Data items
+---+

<file path="src/rtl/pwc_pkg.sv">
package pwc_pkg;

  typedef enum logic [1:0] {
    ST_IDLE,
    ST_SCAN,
    ST_HOLD
  } seqStateT;

  // strobes from the sequencer to the cache datapath
  typedef struct packed {
    logic acceptLoad;
    logic acceptByte;
    logic clearAll;
    logic scanStep;
    logic scanActive;
  } ctlStrobesT;

endpackage

</file>
<file path="src/rtl/pwc_datapath.sv">
module pwc_datapath
  import pwc_pkg::*;
#(
  parameter int ADDR_W     = 12,
  parameter int LINES      = 8,
  parameter int LINE_BYTES = 8
) (
  input  logic                          clk,
  input  logic                          rstN,
  input  ctlStrobesT                    strobes,
  input  logic [ADDR_W-1:0]             loadAddr,
  input  logic [7:0]                    byteData,
  output logic [$clog2(LINES+1)-1:0]    usedLines,
  output logic                          scanLast,
  output logic                          memWe,
  output logic [ADDR_W-1:0]             memAddr,
  output logic [7:0]                    memData
);

  localparam int OFF_W  = $clog2(LINE_BYTES);
  localparam int TAG_W  = ADDR_W - OFF_W;
  localparam int LIDX_W = $clog2(LINES);
  localparam int SLOT_W = LIDX_W + OFF_W;
  localparam int SLOTS  = LINES * LINE_BYTES;
  localparam int CNT_W  = $clog2(LINES + 1);

  logic [TAG_W-1:0]  ptrTag;
  logic [OFF_W-1:0]  ptrOff;
  logic [TAG_W-1:0]  lineTag [LINES];
  logic [LINES-1:0]  lineUsed;
  logic [SLOTS-1:0]  byteVal;
  logic [7:0]        byteMem [SLOTS];
  logic [LIDX_W-1:0] victim;
  logic [SLOT_W-1:0] scanIdx;

  // page lookup: one comparator per line
  logic [LINES-1:0] hitVec;
  for (genvar g = 0; g < LINES; g++) begin : g_cmp
    assign hitVec[g] = lineUsed[g] && (lineTag[g] == ptrTag);
  end

  logic              hit;
  logic [LIDX_W-1:0] hitIdx;
  always_comb begin
    hit    = 1'b0;
    hitIdx = '0;
    for (int i = 0; i < LINES; i++) begin
      if (hitVec[i]) begin
        hit    = 1'b1;
        hitIdx = LIDX_W'(i);
      end
    end
  end

  logic [LIDX_W-1:0] wrLine;
  logic [SLOT_W-1:0] wrSlot;
  assign wrLine = hit ? hitIdx : victim;
  assign wrSlot = {wrLine, ptrOff};

  always_ff @(posedge clk) begin
    if (!rstN) begin
      ptrTag    <= '0;
      ptrOff    <= '0;
      lineUsed  <= '0;
      byteVal   <= '0;
      victim    <= '0;
      usedLines <= '0;
      scanIdx   <= '0;
      for (int i = 0; i < LINES; i++) lineTag[i] <= '0;
    end else if (strobes.clearAll) begin
      lineUsed  <= '0;
      byteVal   <= '0;
      victim    <= '0;
      usedLines <= '0;
      scanIdx   <= '0;
    end else begin
      if (strobes.acceptLoad) begin
        ptrTag <= loadAddr[ADDR_W-1:OFF_W];
        ptrOff <= loadAddr[OFF_W-1:0];
      end
      if (strobes.acceptByte) begin
        ptrOff <= ptrOff + 1'b1;
        if (!hit) begin
          lineTag[victim]  <= ptrTag;
          lineUsed[victim] <= 1'b1;
          for (int b = 0; b < LINE_BYTES; b++)
            byteVal[{victim, OFF_W'(b)}] <= 1'b0;
          victim <= (victim == LIDX_W'(LINES - 1)) ? '0 : victim + 1'b1;
          if (usedLines != CNT_W'(LINES)) usedLines <= usedLines + 1'b1;
        end
        byteVal[wrSlot] <= 1'b1;
      end
      if (strobes.scanStep) scanIdx <= scanIdx + 1'b1;
    end
  end

  always_ff @(posedge clk) begin
    if (strobes.acceptByte && !strobes.clearAll) byteMem[wrSlot] <= byteData;
  end

  logic [LIDX_W-1:0] scanLine;
  logic [OFF_W-1:0]  scanOff;
  assign scanLine = scanIdx[SLOT_W-1:OFF_W];
  assign scanOff  = scanIdx[OFF_W-1:0];
  assign scanLast = (scanIdx == SLOT_W'(SLOTS - 1));
  assign memWe    = strobes.scanActive && lineUsed[scanLine] && byteVal[scanIdx];
  assign memAddr  = {lineTag[scanLine], scanOff};
  assign memData  = byteMem[scanIdx];

  // a clear leaves no page in the cache
  a_r10_clear_empties: assert property (@(posedge clk) disable iff (!rstN)
    strobes.clearAll |=> (usedLines == '0));

  // with every line taken, a new byte keeps the page count at the limit
  a_r4_count_saturates: assert property (@(posedge clk) disable iff (!rstN)
    (strobes.acceptByte && !strobes.clearAll && usedLines == CNT_W'(LINES))
      |=> (usedLines == CNT_W'(LINES)));

  // an accepted byte advances the in-page pointer by one
  a_r2_pointer_steps: assert property (@(posedge clk) disable iff (!rstN)
    (strobes.acceptByte && !strobes.acceptLoad && !strobes.clearAll)
      |=> (ptrOff == $past(ptrOff) + 1'b1) && $stable(ptrTag));

endmodule

</file>
<file path="src/rtl/pwc_control.sv">
module pwc_control
  import pwc_pkg::*;
#(
  parameter int LINES      = 8,
  parameter int PAGE_TICKS = 4
) (
  input  logic                       clk,
  input  logic                       rstN,
  input  logic                       loadStb,
  input  logic                       byteStb,
  input  logic                       stopStb,
  input  logic                       abortStb,
  input  logic                       tick,
  input  logic [$clog2(LINES+1)-1:0] usedLines,
  input  logic                       scanLast,
  output ctlStrobesT                 strobes,
  output logic                       busy
);

  localparam int TCNT_W = $clog2(LINES * PAGE_TICKS + 1);

  seqStateT          state;
  logic [TCNT_W-1:0] tickCnt;
  logic [TCNT_W-1:0] target;
  logic              idle;
  logic              holdDone;

  assign idle     = (state == ST_IDLE);
  assign target   = TCNT_W'(usedLines) * TCNT_W'(PAGE_TICKS);
  assign holdDone = (state == ST_HOLD) && tick && (tickCnt + 1'b1 == target);
  assign busy     = !idle;

  always_comb begin
    strobes            = '0;
    strobes.acceptLoad = idle && loadStb && !abortStb && !stopStb;
    strobes.acceptByte = idle && byteStb && !loadStb && !abortStb && !stopStb;
    strobes.clearAll   = (idle && abortStb) || holdDone;
    strobes.scanStep   = (state == ST_SCAN);
    strobes.scanActive = (state == ST_SCAN);
  end

  always_ff @(posedge clk) begin
    if (!rstN) begin
      state   <= ST_IDLE;
      tickCnt <= '0;
    end else begin
      case (state)
        ST_IDLE: if (!abortStb && stopStb && usedLines != '0) state <= ST_SCAN;
        ST_SCAN: if (scanLast) begin
          state   <= ST_HOLD;
          tickCnt <= '0;
        end
        ST_HOLD: if (holdDone) state <= ST_IDLE;
                 else if (tick) tickCnt <= tickCnt + 1'b1;
        default: state <= ST_IDLE;
      endcase
    end
  end

  // a STOP with data starts the busy period on the next cycle
  a_r6_busy_rises: assert property (@(posedge clk) disable iff (!rstN)
    (!busy && stopStb && !abortStb && usedLines != '0) |=> busy);

  // a STOP with an empty cache does not start a commit
  a_r9_empty_stop_idle: assert property (@(posedge clk) disable iff (!rstN)
    (!busy && stopStb && usedLines == '0) |=> !busy);

  // cache contents are frozen while the program cycle runs
  a_r7_frozen_when_busy: assert property (@(posedge clk) disable iff (!rstN)
    busy |=> (!busy || $stable(usedLines)));

endmodule

</file>
<file path="src/rtl/page_write_cache.sv">
module page_write_cache
  import pwc_pkg::*;
#(
  parameter int ADDR_W     = 12,
  parameter int LINES      = 8,
  parameter int LINE_BYTES = 8,
  parameter int PAGE_TICKS = 4
) (
  input  logic              clk,
  input  logic              rstN,
  input  logic              loadStb,
  input  logic [ADDR_W-1:0] loadAddr,
  input  logic              byteStb,
  input  logic [7:0]        byteData,
  input  logic              stopStb,
  input  logic              abortStb,
  input  logic              tick,
  output logic              memWe,
  output logic [ADDR_W-1:0] memAddr,
  output logic [7:0]        memData,
  output logic              busy
);

  localparam int CNT_W = $clog2(LINES + 1);

  ctlStrobesT       strobes;
  logic [CNT_W-1:0] usedLines;
  logic             scanLast;

  pwc_control #(
    .LINES      (LINES),
    .PAGE_TICKS (PAGE_TICKS)
  ) u_ctl (
    .clk       (clk),
    .rstN      (rstN),
    .loadStb   (loadStb),
    .byteStb   (byteStb),
    .stopStb   (stopStb),
    .abortStb  (abortStb),
    .tick      (tick),
    .usedLines (usedLines),
    .scanLast  (scanLast),
    .strobes   (strobes),
    .busy      (busy)
  );

  pwc_datapath #(
    .ADDR_W     (ADDR_W),
    .LINES      (LINES),
    .LINE_BYTES (LINE_BYTES)
  ) u_dp (
    .clk       (clk),
    .rstN      (rstN),
    .strobes   (strobes),
    .loadAddr  (loadAddr),
    .byteData  (byteData),
    .usedLines (usedLines),
    .scanLast  (scanLast),
    .memWe     (memWe),
    .memAddr   (memAddr),
    .memData   (memData)
  );

  // array writes only happen inside a program cycle
  a_r5_no_write_when_idle: assert property (@(posedge clk) disable iff (!rstN)
    !busy |-> !memWe);

endmodule

</file>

+---+

* **PROMPT**
Scan the data for the word "wrSlot" and copy every line where it shows up.

* **ANSWER SPACE**
  logic [SLOT_W-1:0] wrSlot;
  assign wrSlot = {wrLine, ptrOff};
        byteVal[wrSlot] <= 1'b1;
    if (strobes.acceptByte && !strobes.clearAll) byteMem[wrSlot] <= byteData;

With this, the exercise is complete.